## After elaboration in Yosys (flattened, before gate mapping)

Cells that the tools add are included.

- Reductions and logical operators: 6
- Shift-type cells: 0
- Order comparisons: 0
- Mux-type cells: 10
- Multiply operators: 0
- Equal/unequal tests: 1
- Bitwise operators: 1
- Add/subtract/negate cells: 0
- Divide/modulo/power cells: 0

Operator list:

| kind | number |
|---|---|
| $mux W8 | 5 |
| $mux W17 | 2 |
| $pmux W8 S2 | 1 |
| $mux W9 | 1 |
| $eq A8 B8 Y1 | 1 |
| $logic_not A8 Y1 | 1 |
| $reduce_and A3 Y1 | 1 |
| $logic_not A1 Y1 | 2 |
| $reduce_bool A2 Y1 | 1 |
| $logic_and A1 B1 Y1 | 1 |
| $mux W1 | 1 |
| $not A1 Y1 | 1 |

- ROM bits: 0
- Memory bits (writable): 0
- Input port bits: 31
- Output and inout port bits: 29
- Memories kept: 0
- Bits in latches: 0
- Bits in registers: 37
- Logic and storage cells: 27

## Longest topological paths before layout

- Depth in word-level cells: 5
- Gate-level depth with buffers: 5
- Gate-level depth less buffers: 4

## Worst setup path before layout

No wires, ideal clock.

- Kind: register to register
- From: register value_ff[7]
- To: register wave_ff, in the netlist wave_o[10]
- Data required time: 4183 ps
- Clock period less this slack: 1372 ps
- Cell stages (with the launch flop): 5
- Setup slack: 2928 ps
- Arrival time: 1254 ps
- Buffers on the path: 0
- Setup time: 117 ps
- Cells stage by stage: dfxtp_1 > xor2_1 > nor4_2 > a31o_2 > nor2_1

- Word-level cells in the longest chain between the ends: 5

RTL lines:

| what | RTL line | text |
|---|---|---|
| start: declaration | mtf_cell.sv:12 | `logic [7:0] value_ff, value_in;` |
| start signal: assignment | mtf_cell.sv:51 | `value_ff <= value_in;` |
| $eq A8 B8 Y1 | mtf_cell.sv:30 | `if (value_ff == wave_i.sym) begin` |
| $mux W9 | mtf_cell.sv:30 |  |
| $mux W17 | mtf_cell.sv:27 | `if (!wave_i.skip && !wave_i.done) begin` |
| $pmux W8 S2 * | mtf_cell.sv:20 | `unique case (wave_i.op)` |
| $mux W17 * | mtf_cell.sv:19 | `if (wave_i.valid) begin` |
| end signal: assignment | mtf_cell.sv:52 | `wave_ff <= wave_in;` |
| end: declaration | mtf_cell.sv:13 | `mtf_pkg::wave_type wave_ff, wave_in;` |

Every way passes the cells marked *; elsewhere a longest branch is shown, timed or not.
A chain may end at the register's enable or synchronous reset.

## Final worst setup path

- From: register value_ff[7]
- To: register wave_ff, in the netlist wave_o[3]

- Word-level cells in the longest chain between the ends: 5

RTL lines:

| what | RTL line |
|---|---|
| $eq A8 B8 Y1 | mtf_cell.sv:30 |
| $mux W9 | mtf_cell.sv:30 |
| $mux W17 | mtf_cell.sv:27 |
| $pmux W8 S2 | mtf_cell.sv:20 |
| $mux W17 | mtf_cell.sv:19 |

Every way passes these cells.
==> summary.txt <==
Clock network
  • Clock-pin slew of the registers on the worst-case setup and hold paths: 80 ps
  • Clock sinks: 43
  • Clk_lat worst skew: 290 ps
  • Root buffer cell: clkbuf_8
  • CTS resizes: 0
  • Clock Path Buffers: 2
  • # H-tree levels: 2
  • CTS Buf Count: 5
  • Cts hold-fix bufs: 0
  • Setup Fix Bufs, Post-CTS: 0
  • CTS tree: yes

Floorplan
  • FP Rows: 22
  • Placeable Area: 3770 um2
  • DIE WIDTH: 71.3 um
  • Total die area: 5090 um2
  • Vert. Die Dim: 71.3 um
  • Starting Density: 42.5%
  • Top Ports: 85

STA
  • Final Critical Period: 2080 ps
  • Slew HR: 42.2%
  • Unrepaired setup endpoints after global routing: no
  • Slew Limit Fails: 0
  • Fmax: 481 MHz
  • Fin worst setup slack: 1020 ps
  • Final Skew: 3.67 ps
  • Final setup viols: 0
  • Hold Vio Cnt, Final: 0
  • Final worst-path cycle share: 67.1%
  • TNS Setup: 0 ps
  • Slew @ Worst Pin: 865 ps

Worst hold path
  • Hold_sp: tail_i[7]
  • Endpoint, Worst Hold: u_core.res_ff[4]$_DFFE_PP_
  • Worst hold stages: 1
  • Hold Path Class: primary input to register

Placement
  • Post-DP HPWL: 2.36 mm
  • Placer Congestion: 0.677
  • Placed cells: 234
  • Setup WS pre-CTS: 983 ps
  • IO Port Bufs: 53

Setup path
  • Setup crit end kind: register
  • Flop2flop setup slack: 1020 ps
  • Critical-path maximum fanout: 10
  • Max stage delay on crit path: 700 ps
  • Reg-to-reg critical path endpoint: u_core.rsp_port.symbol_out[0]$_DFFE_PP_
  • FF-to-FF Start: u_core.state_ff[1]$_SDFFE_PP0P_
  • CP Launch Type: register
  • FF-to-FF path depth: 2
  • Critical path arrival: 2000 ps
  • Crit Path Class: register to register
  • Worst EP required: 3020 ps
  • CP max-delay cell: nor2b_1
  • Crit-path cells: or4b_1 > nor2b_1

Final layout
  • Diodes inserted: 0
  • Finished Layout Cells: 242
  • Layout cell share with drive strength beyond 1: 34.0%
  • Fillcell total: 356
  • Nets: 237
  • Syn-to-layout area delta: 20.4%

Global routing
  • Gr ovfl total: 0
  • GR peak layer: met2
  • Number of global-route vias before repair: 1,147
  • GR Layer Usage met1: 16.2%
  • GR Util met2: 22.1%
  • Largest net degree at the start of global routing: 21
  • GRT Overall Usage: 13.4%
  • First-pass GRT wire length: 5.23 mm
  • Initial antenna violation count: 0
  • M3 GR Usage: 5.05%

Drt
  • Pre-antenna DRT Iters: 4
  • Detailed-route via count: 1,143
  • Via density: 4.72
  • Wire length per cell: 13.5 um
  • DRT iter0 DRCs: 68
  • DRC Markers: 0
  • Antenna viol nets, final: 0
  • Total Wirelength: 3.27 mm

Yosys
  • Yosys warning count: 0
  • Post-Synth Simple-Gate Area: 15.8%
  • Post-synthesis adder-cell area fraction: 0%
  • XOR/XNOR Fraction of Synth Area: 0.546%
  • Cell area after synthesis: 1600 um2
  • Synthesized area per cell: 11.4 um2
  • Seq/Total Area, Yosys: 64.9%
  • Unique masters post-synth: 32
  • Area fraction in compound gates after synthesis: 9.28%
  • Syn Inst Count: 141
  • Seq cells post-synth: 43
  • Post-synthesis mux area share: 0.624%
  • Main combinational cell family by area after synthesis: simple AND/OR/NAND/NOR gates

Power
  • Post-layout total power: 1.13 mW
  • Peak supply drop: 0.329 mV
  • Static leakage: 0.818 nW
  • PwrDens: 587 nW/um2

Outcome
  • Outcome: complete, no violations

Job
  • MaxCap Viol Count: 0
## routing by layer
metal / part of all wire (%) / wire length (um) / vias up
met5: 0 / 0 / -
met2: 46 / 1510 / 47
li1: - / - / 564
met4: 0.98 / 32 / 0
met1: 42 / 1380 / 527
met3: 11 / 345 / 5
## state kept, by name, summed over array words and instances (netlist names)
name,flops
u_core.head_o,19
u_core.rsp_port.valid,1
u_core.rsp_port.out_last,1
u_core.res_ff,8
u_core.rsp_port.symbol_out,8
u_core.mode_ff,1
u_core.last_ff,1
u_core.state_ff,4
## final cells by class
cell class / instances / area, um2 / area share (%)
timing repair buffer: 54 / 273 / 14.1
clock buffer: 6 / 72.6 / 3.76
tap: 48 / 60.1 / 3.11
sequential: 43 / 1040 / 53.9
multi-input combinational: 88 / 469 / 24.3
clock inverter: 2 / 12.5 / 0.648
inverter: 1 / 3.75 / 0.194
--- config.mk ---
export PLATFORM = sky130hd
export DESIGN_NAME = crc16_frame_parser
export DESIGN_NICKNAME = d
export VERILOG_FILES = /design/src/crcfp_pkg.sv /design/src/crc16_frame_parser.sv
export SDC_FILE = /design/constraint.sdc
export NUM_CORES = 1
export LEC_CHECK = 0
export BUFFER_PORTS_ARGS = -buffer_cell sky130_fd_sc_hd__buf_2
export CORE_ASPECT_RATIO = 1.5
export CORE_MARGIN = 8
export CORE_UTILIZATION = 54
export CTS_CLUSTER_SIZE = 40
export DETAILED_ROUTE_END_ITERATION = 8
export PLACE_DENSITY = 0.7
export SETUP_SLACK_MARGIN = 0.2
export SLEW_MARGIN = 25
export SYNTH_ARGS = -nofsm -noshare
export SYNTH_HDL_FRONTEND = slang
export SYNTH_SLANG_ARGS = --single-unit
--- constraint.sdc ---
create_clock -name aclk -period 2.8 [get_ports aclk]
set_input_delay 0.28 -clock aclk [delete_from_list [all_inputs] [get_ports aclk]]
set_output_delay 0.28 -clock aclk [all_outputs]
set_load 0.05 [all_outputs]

========

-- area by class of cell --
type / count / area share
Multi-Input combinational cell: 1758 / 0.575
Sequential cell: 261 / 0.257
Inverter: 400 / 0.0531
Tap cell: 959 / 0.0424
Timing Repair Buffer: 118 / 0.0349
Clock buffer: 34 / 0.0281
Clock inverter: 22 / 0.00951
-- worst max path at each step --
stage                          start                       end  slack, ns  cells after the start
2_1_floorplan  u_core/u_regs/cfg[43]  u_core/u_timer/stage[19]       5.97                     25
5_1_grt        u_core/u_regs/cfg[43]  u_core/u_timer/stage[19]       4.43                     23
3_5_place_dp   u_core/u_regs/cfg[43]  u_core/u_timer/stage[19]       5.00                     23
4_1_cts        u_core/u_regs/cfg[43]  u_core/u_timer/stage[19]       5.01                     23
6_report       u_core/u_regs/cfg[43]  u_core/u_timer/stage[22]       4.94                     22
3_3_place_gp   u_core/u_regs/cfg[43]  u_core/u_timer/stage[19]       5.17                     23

========

## What you will do
Wherever the line holding "Wirelength: 3.27 mm" falls in the entries above, copy exactly from it through the line holding "complete, no violations", inclusive, and add nothing.

## Exercise output
  • Total Wirelength: 3.27 mm

Yosys
  • Yosys warning count: 0
  • Post-Synth Simple-Gate Area: 15.8%
  • Post-synthesis adder-cell area fraction: 0%
  • XOR/XNOR Fraction of Synth Area: 0.546%
  • Cell area after synthesis: 1600 um2
  • Synthesized area per cell: 11.4 um2
  • Seq/Total Area, Yosys: 64.9%
  • Unique masters post-synth: 32
  • Area fraction in compound gates after synthesis: 9.28%
  • Syn Inst Count: 141
  • Seq cells post-synth: 43
  • Post-synthesis mux area share: 0.624%
  • Main combinational cell family by area after synthesis: simple AND/OR/NAND/NOR gates

Power
  • Post-layout total power: 1.13 mW
  • Peak supply drop: 0.329 mV
  • Static leakage: 0.818 nW
  • PwrDens: 587 nW/um2

Outcome
  • Outcome: complete, no violations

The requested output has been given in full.